L’inappetenza continuava, mangiare era una tortura e non era un capriccio, come quando era piccolo .. Ma se non assumeva cibo si indeboliva ancora di più, lo sapeva, ci provava ma quel piatto proprio non riusciva a ingollarlo. Il cuoco propose una altra opzione, più delicata, per il prossimo pasto, pagando il tutto di tasca sua, ma Alexei non volle, non dovevano spendere per lui. Cercava di non mollare ed il compito era arduo. Cat era sempre stata sfrontata, alle volte offensiva, ma sempre coraggiosa, affrontava critiche e complimenti a schiena dritta in ugual misura, sincera, era da ammirare pure quando si faceva odiare.
Sempre in quel giugno, a padre Sergei Storozhev venne chiesto di celebrare una messa a casa Ipatiev.  Rimase allibito nel vedere Alexei, che stava sdraiato su un lettino da campo. Era pallido fino  a parere trasparente, magro, e  si intuiva che era molto alto per la sua età, la coperta che lo ricopriva dalla vita in giù non celava la  sua statura. Solo gli occhi erano vivaci e brillanti, fissarono il prelato con curiosità. Una persona nuova. Vicino a lui sua madre, seduta su una sedia, vestita di blu scuro, senza gioielli. Il sacerdote annotò che la sua postura era “maestosa”, salvo poi riferire che pareva inferma, appena in grado di gestire le sue emozioni durante la funzione. 
Dai quaderni di Olga Romanov alla principessa Catherine, nata nel gennaio del 1895, sua amica e sorella elettiva: “… Mia principessa, ti ho scritto senza fronzoli o censure, per sfogo, un talismano contro la mia cronica insonnia  e i cattivi pensieri. I ricordi tornano, potenti come il rombo di un tuono lontano, delicati come  una perduta armonia. 
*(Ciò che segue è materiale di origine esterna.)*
What follows belongs to an exercise in optimizing a design on an open flow for small area and a short achievable clock period; a production flow would make more cautious choices. Only simulation tests tie the RTL to the original design; equivalence was not proved. Power and IR drop assume default switching activity.

## alpha
## Single_Cycle_CPU
module Single_Cycle_CPU(
input clock,
input reset,
output [31:0] pc,
input [31:0] instr,
output [31:0] dmem_addr,
output [31:0] dmem_wdata,
output dmem_we,
input [31:0] dmem_rdata
);
wire [3:0] cond = instr[31:28];
wire [1:0] op   = instr[27:26];
wire       I    = instr[25];
wire [3:0] cmd  = instr[24:21];
wire       S    = instr[20];
wire [3:0] rn   = instr[19:16];
wire [3:0] rd   = instr[15:12];
wire [3:0] rm   = instr[3:0];
wire [7:0] imm8 = instr[7:0];
reg [31:2] pcr;
reg z;
wire [32*15-1:0] rf;
assign pc = {pcr, 2'b00};
wire [31:0] pc8 = {pcr[31:3] + 29'd1, pcr[2], 2'b00};
wire dp     = (op == 2'b00);
wire mem    = (op == 2'b01);
wire is_add = dp & ~I & (cmd == 4'b0100);
wire is_sub = dp & ~I & (cmd == 4'b0010);
wire is_and = dp & ~I & (cmd == 4'b0000);
wire is_orr = dp & ~I & (cmd == 4'b1100);
wire is_cmp = dp & ~I & (cmd == 4'b1010);
wire is_lsr = dp &  I & (cmd == 4'b0001);
wire is_lsl = dp &  I & (cmd == 4'b0011);
wire is_ldr = mem & ~I &  S;
wire is_str = mem & ~I & ~S;
wire cond_ok = (cond == 4'b1110) | ((cond == 4'b0000) & z);
wire [3:0] ra2 = op[0] ? rd : rm;
wire [31:0] rd1, rd2;
wire [15:0] sel1 = 16'd1 << rn;
wire [15:0] sel2 = 16'd1 << ra2;
MUX16to1 read1(sel1, rf, pc8, rd1);
MUX16to1 read2(sel2, rf, pc8, rd2);
wire [31:0] alu;
wire alu_z;
ALU alu0(rd1, rd2, is_sub | is_cmp, is_and, is_orr, alu, alu_z);
wire [31:0] shres;
SHIFTER shift0(rd1, imm8, is_lsr, shres);
wire [31:0] result = is_ldr ? dmem_rdata : (is_lsr | is_lsl) ? shres : alu;
genvar g;
wire wr = cond_ok & (is_add | is_sub | is_and | is_orr | is_lsr | is_lsl | is_ldr);
wire [31:0] wdata = result & {32{~reset}};
generate
  for (g = 0; g < 15; g = g + 1) begin : regs
    reg [31:0] q;
    always @(posedge clock)
      if (reset | (wr & (rd == g))) q <= wdata;
    assign rf[32*g +: 32] = q;
  end
endgenerate
wire zw = cond_ok & ((S & (is_add | is_sub | is_and | is_orr)) | is_cmp);
always @(posedge clock) begin
  if (reset) begin
    pcr <= 30'd0;
    z <= 1'b0;
  end else begin
    pcr <= pcr + 30'd1;
    if (zw) z <= alu_z;
  end
end
ADDER_FOUR agu(rd1, imm8, dmem_addr);
assign dmem_wdata = rd2;
assign dmem_we    = cond_ok & is_str;
endmodule
Size: roughly 0.030 mm^2 of cells after synthesis.
==> flow/config.mk <==
export PLATFORM = sky130hd
export DESIGN_NAME = Single_Cycle_CPU
export DESIGN_NICKNAME = Single_Cycle_CPU
export VERILOG_FILES = /design/flow/design.v
export SDC_FILE = /design/flow/constraint.sdc
export NUM_CORES = 4
export LEC_CHECK = 0
export CAP_MARGIN = 20
export CORE_MARGIN = 2
export CORE_UTILIZATION = 60
export CTS_BUF_LIST = sky130_fd_sc_hd__clkbuf_16
export CTS_CLUSTER_DIAMETER = 80
export CTS_CLUSTER_SIZE = 24
export SLEW_MARGIN = 20
export SYNTH_HIERARCHICAL = 1
==> flow/constraint.sdc <==
create_clock -name core_clock -period 14.0 [get_ports {clock}]
set_input_delay 2.8000 -clock core_clock [delete_from_list [all_inputs] [get_ports {clock}]]
set_output_delay 2.8000 -clock core_clock [all_outputs]
set_load 0.01 [all_outputs]
standard.sh (not shown) runs the stock make flow with config.mk's settings and CLKGATE_MAP_FILE= SYNTH_SCRIPT=/design/flow/synth_recipe.tcl, a recipe that flattens the netlist after the stock synthesis.
==> flow/flow/run.sh <==
#!/bin/bash
set -euo pipefail
bash standard.sh \
  'BUFFER_PORTS_ARGS=-buffer_cell sky130_fd_sc_hd__buf_2' \
  SETUP_SLACK_MARGIN=5.45 \
  finish > standard_flow.log 2>&1
What beta does differently from alpha at the input level:
==> flow/flow/run.sh <==
#!/bin/bash
set -euo pipefail
bash standard.sh \
  'BUFFER_PORTS_ARGS=-buffer_cell sky130_fd_sc_hd__buf_2' \
  SETUP_SLACK_MARGIN=5.3 \
  finish > standard_flow.log 2>&1
==> comparison <==
- Reported for beta and alpha, HPWL reported at the end of detailed placement turned out identical to the last digit.
- Lower wire length goes to beta over alpha.
- First-pass GRT wire length is higher on alpha
- The via count reported for beta is smaller than that of alpha by 211.
- Diff alpha..beta | detailed-route vias per instance | negligible
- In the reports for beta and alpha, the smaller worst setup margin belongs to alpha.
- Changes observed in beta relative to alpha: area added between synthesis and finish fell 2.4 points, final worst hold slack fell 7.0 ps.
- ~same met2 track demand over resource in beta and alpha
- Compared with alpha, beta shows a core utilization that is 1.4 points lower.
- When beta is measured against alpha, its critical path depth turns out 9 lower.
--- input diff beta..gamma ---
- SETUP_SLACK_MARGIN newly set to 5
==> flow/flow/run.sh <==
#!/bin/bash
set -euo pipefail
bash standard.sh \
  'BUFFER_PORTS_ARGS=-buffer_cell sky130_fd_sc_hd__buf_2' \
  finish > standard_flow.log 2>&1
==> comparison <==
- Comparing beta and gamma, the lower clock period minus final worst setup slack is on beta.
- gamma -> beta: portion of netlist area occupied by mux cells delta 0, exact match
- beta → gamma: final area shows a reduction of 2.1%; final core utilization dropped 1.4 points; routed wire length dropped 2.1%; final cell count fell by 41.
- Relative to beta, the area growth from synthesis to layout of gamma is lower by 2.3 points.
- The worst hold slack on beta is in line with that on gamma.
Relative to gamma, the following input files were edited for delta:
- SETUP_SLACK_MARGIN removed (was 5)
==> flow/flow/run.sh <==
#!/bin/bash
set -euo pipefail
bash standard.sh \
  'BUFFER_PORTS_ARGS=-buffer_cell sky130_fd_sc_hd__buf_2' \
  SETUP_SLACK_MARGIN=5.6 \
  finish > standard_flow.log 2>&1
==> comparison <==
delta and gamma ended up with nearly the same sequential group power.
In delta, the design area came out 4.5% above the value in gamma.
gamma → delta: sequential cell count saw little to no change; layout buffer count excluding clock buffers saw an increase; power saw an increase.
For the sequential fraction of total cell area, delta came in 2.0 points lower than gamma did.

## re-timing with driven ports
In the flow no input, the clock included, has a driving cell. The finished layouts below were timed again as built, in two steps. Step 1: set_driving_cell puts a clkbuf_16 on clock and a buf_2 on each other input, an assumption about the parent block. Step 2 times the ports against the registers' clock, not the clock port: input delays grow and output delays shrink by t, the midpoint of the rising clock arrivals with the driver on. Slacks: ideal / step 1 / step 2; pairs: ideal / step 1.
run	t (ns)	setup WS [ns]	latest minus earliest clock arrival (ns)
alpha	0.657	5.295 / 5.337 / 4.680	0.039 / 0.038
beta	0.657	5.310 / 5.272 / 4.882	0.049 / 0.048
gamma	0.659	5.053 / 5.070 / 4.439	0.042 / 0.042
delta	0.682	5.437 / 5.380 / 4.981	0.029 / 0.030
After both steps setup and hold are still met in every run listed. For alpha, which loses most, drivers alone change the setup slack by +0.042 ns; drivers and shift together by -0.615 ns.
Immagini, impresse come quelle di un quadro, una foto. Due ragazzine con le trecce, io bionda, lei castana di capelli, le iridi di suntuosa ambra, come un remoto antenato spagnolo ..  che giocano a carte o scacchi.. e mi facevi sempre vincere, lo so..  trovando il modo senza che apparisse troppo palese, di palmare evidenza.. Che pattinano su un lago in inverno,ghiacciato,  sottili come danzatrici,  che parlano sotto una pergola di glicini e edera, nell’estate, dopo una passeggiata a cavallo.. I libri, passando da Cervantes a Flaubert a Omero, senza ordine, come le nostre parole .. E le tue storie, eri una narratrice di portentoso talento …
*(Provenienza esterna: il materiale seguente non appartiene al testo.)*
Source: an optimization exercise on an open RTL-to-GDS flow (aim: small area). Production flows keep margins and buffers that such runs may drop. Where RTL was checked, it was by simulation tests only, not by an equivalence proof against the original. No activity file was given, so power comes from the tool's default toggle rates.

==> flow/design.v <==
`timescale 1ns / 1ps
module Reg_File(
    input [31:0] reg_w,
    input write_enable,
    input clk,
    input rst,
    input [4:0] reg_enc_write,
    input [31:1] sel1,
    input [31:1] sel2,
    output reg [31:1] valid,
    output [31:0] rs1,
    output [31:0] rs2
    );
    wire [31:1] we;
    wire [32*32-1:32] q;
    genvar i;
    generate
        for (i = 1; i < 32; i = i + 1) begin : row
            assign we[i] = write_enable & (reg_enc_write == i);
            Reg_Row r(.clk(clk), .load(we[i]), .hold(~we[i]), .d(reg_w), .q(q[32*i +: 32]));
        end
    endgenerate
    always @(posedge clk or negedge rst) begin
        if (rst == 1'b0)
            valid <= 31'b0;
        else
            valid <= valid | we;
    end
    Reg_Read p1(.sel(sel1), .q(q), .r(rs1));
    Reg_Read p2(.sel(sel2), .q(q), .r(rs2));
endmodule
module Reg_Read(
    input [31:1] sel,
    input [32*32-1:32] q,
    output [31:0] r
    );
    genvar b, g;
    generate
        for (b = 0; b < 32; b = b + 1) begin : bt
            wire [10:0] n;
            for (g = 0; g < 10; g = g + 1) begin : grp
                And_Or3 a(.s(sel[3*g+3:3*g+1]),
                          .d({q[32*(3*g+3)+b], q[32*(3*g+2)+b], q[32*(3*g+1)+b]}),
                          .y_n(n[g]));
            end
            assign n[10] = ~(sel[31] & q[32*31+b]);
            assign r[b] = ~(&n);
        end
    endgenerate
endmodule
module And_Or3(
    input [2:0] s,
    input [2:0] d,
    output y_n
    );
    assign y_n = ~|(s & d);
endmodule
module Reg_Row(
    input clk,
    input load,
    input hold,
    input [31:0] d,
    output reg [31:0] q
    );
    always @(posedge clk)
        q <= (d & {32{load}}) | (q & {32{hold}});
endmodule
Avermi fatto ridere quando era tutto nero, senza uno spiraglio di luce .. 
Bisogna sempre celebrare il caso di essere vivi, respirare, al diavolo tutto .. diresti così, giusto.
E hai fatto ridere e sorridere Tatiana, Marie, Anastasia, confortato Alessio. Il mio fratellino, il tuo prediletto, ti ama Cat.. Ti adora .. E non hai dimenticato di portare i primi lillà della primavera nelle stanze di mia madre, in barba ai divieti delle guardie, che le negavano anche quel conforto .. Saresti venuta, lo so, my dear, pure non ti volevo esporre al rischio, alle umiliazioni .. Non sei scappata, non sei fuggita, hai obbedito a un mio ordine ..  E ti ho spezzato il cuore, anche se non volevo, e pure io mi son spezzata, ci davamo coraggio a vicenda.. Mi sei mancata in ogni singolo giorno, come una eterna amputazione. Ogni momento, siamo sinceri. Tu ci sei stata sempre, anche da assente.
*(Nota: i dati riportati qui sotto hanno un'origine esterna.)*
This is an optimization exercise on Yosys and OpenROAD, whose aim is small area, not a production implementation. Function was checked by simulation only, so behaviour that the tests miss may differ from the original. Power figures rest on the tool's default switching activity, not on a simulated workload.

Design top_fft_iter, start of the top module:
module top_fft_iter (
	input  wire        CLK,
	input  wire        RST,
	input  wire        EN,
	input  wire [15:0] i_DATA_R,
	input  wire [15:0] i_DATA_I,
	input  wire        i_WR_DATA,
	input  wire        IN_FIFO_RST,
	output wire        FULL,
	output wire [15:0] o_DATA_R,
	output wire [15:0] o_DATA_I,
	output wire        VALID
);
	localparam S_WAIT = 2'd0, S_RD = 2'd1, S_DLY = 2'd3, S_WR = 2'd2;
	reg  [1:0] state;
	reg  [6:0] counter;
	reg        last_lay;
	wire       busy     = (state != S_WAIT);
	wire       st_rd    = (state == S_RD);
	wire       st_dly   = (state == S_DLY);
	wire       st_wr    = (state == S_WR);
	wire       first_lay;
	always @(posedge CLK) begin
		if (RST)
			state <= S_WAIT;
		else if (EN) begin
			case (state)
				S_WAIT: if (first_lay) state <= S_RD;
				S_RD:   state <= S_DLY;
				S_DLY:  state <= S_WR;
				default: state <= (counter == 7'd82) ? S_WAIT : S_RD;
			endcase
		end
	end
	always @(posedge CLK) begin
		if (!busy)
			counter <= 7'd0;
		else if (st_rd)
			counter <= counter + 7'd1;
	end
	always @(posedge CLK) begin
		if (!busy)
			last_lay <= 1'b0;
		else if (counter == 7'd67)
			last_lay <= 1'b1;
	end
	reg  [5:0] iw, ir;
	reg        ifull, iempty;
	reg        block_reg, first_reg;
	assign first_lay = first_reg | block_reg;
	wire   tmp_full  = first_lay | ifull;
	wire   in_rst    = RST | (IN_FIFO_RST & ~block_reg);
	wire   in_we     = i_WR_DATA & ~tmp_full;
	wire [5:0] iw_next = in_we ? iw + 6'd1 : iw;
  ...
For scale: ~3400 flip-flops, ~0.13 sq mm of cells after synthesis.
==> flow/config.mk <==
export PLATFORM = sky130hd
export DESIGN_NAME = top_fft_iter
export DESIGN_NICKNAME = top_fft_iter
export VERILOG_FILES = /design/flow/design.v
export SDC_FILE = /design/flow/constraint.sdc
export NUM_CORES = 4
export LEC_CHECK = 0
export CAP_MARGIN = 10
export CORE_MARGIN = 2
export CORE_UTILIZATION = 50
export CTS_BUF_LIST = sky130_fd_sc_hd__clkbuf_8
export CTS_CLUSTER_DIAMETER = 60
export CTS_CLUSTER_SIZE = 16
export SLEW_MARGIN = 10
==> flow/constraint.sdc <==
create_clock -name core_clock -period 9.0 [get_ports {CLK}]
set_input_delay 1.8000 -clock core_clock [delete_from_list [all_inputs] [get_ports {CLK}]]
set_output_delay 1.8000 -clock core_clock [all_outputs]
set_load 0.01 [all_outputs]
standard.sh (not shown) runs the stock make flow with config.mk's settings and CLKGATE_MAP_FILE= SYNTH_SCRIPT=/design/flow/synth_recipe.tcl, a recipe that flattens the netlist after the stock synthesis.
==> flow/flow/run.sh <==
#!/bin/bash
# The standard layout (standard.sh: the standard flow's synthesis, floorplan, placement,
# CTS, routing), with one change: clock tree synthesis inserts no dummy
# loads and uses the clustering given here.
set -euo pipefail
export CTS_ARGS="-sink_clustering_enable -repair_clock_nets -dont_use_dummy_load -sink_clustering_size 16 -sink_clustering_max_diameter 60 -buf_list sky130_fd_sc_hd__clkbuf_8"
bash standard.sh > standard.log 2>&1
Rerun with:
--- a/flow/design.v
+++ b/flow/design.v
@@ -290,24 +290,31 @@
 	always @(posedge CLK) begin
 		if (st_dly) yr <= bf_o;
 		if (st_wr)  xr <= bf_o;
 	end
 	wire        h3_wr  = (h3 < 7'd64) | (h3 == 7'd81);
 	wire        h3_out = (h3[6:4] == 3'd4);
 	wire        wr_we  = h3_wr & ((st_dly & ~RST) | st_wr);
 	wire [4:0]  wr_wa  = st_dly ? addr_b(h3) : addr_a(h3);
 	wire [31:0] bf_wd  = st_dly ? yr : xr;
-	wire [4:0]  in_wa = {iw[0], iw[1], iw[2], iw[3], iw[4]};
 	reg  [31:0] ifm [0:31];
+	integer m;
 	reg  [31:0] wrm [0:31];
-	always @(posedge CLK) if (in_we) ifm[in_wa] <= {i_DATA_R, i_DATA_I};
+	always @(posedge CLK) begin
+		if (in_we) begin
+			for (m = 31; m > 0; m = m - 1)
+				ifm[m] <= ifm[m-1];
+			ifm[0] <= {i_DATA_R, i_DATA_I};
+		end
+	end
 	always @(posedge CLK) if (wr_we) wrm[wr_wa] <= bf_wd;
-	wire [31:0] if_sel = 32'd1 << if_addr;
+	wire [4:0]  if_pos = ~{if_addr[0], if_addr[1], if_addr[2], if_addr[3], if_addr[4]};
+	wire [31:0] if_sel = 32'd1 << if_pos;
 	wire [31:0] wr_sel = 32'd1 << wr_addr;
 	reg  [31:0] if_rd_r, wr_rd_r;
 	integer n;
 	always @(*) begin
 		if_rd_r = 32'd0;
 		wr_rd_r = 32'd0;
 		for (n = 0; n < 32; n = n + 1) begin
 			if_rd_r = if_rd_r | ({32{if_sel[n]}} & ifm[n]);
 			wr_rd_r = wr_rd_r | ({32{wr_sel[n]}} & wrm[n]);
Clock skew increases by 0.0046 ns. Via count fell by a few percent. Maximum frequency falls slightly. Global-route usage goes down by 1.6 points. Total power increases slightly. Worst setup slack got worse by 0.033 ns.

## what the ideal ports hide
No port has a modelled driver above. Below, the same layouts with a new extraction and two added sets of constraints. Step 1 assumes that a clkbuf_16 drives the clock port and a buf_2 every other input. Step 2 times the ports against the registers' clock, not the clock port: input delays grow and output delays shrink by t, the midpoint of the rising clock arrivals with the driver on. a / b / c = no drivers / after step 1 / after step 2; a / b = the first two.
| run | shift t [ns] | setup WS [ns] | worst hold slack (ns) | worst register clock-pin slew, ns | worst data-port slew with drivers (ns) |
|---|---|---|---|---|---|
| the first run | 1.097 | 0.544 / 0.544 / 0.544 | 0.355 / 0.355 / 0.355 | 0.11 / 0.11 | 0.18 |
| the second run | 1.140 | 0.510 / 0.510 / 0.510 | 0.311 / 0.311 / 0.311 | 0.11 / 0.11 | 0.10 |
After both steps every run listed still meets setup and hold.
Catherine.. quando saremo liberi, ti verrò a trovare e  berremo un bicchiere di vino e rideremo .. Ci sarai quando mi sposerò.. E ci sarò quando avrai degli altri figli (ricorda, per una bimba il secondo appellativo deve essere Olga..), mi sarebbe piaciuto conoscere il tuo secondo bambino, Leon..  Ora andiamo a Ekaterinburg, ma spero che presto saremo liberi .. Ti penso, sempre, ricordati di me, tua Olga Romanov..”Aveva poi aggiunto e cancellato qualcosa, cambiato idea e  rimesso altro“… see you soon, my friend, my sister, you are my memory and  my reflection. I love you, forever yours sister Olga Romanov..Se ci dovesse succedere qualcosa, farai e sarai la mamma di Aleksey, sarà il tuo bambino”
Ti aspetto, so che ti rivedrò, almeno una ultima volta. 
La nostalgia che giunge a tradimento, come la seta, un lungo tramonto estivo, nei giardini del tempo e della memoria ti ritrovo, in quiete. 
Lost worlds, neverending scars.
“…  un miraggio, un rimpianto. 
Lei era la padrona del mondo e delle rose. 

Addio, Catherine, principessa dell’altrove
Mia  immortale”.
Casa Ipatiev era al margine di una collina, le sue facciate erano  decorate con ornamenti di tardo stile impero,  fregi di stucco e ringhiere di ferro inserite nel tetto dipinto di verde, con due ingressi e un  piccolo giardino, la famiglia imperiale aveva a sua disposizione il primo piano, escludendo  la parte occupata dal comandante delle guardie.
E un salotto, con pianoforte e massicci mobili, vicino la sala da pranzo e tre camere da letto.
In una, d’angolo, con una gialla carta a fiori, in un letto matrimoniale dormiva lo zar con sua moglie, un lettino era occupato dallo zarevic. La  più grande, al fianco,  con un lampadario di vetro soffiato e una stufa e una specchiera era spartita dalle quattro granduchesse, la terza, intima e piccola era per la cameriera.
 La  sorveglianza era strettissima, le guardie non davano requie.
L’ultima missione, per me e Andres,  per puro miracolo ci eravamo infilati fino a lì, nel mezzo della guerra civile, spie tra le spie, l’ultimo degli ingaggi.
Dovevo essere  lucida, preparata, senza cedimenti emotivi.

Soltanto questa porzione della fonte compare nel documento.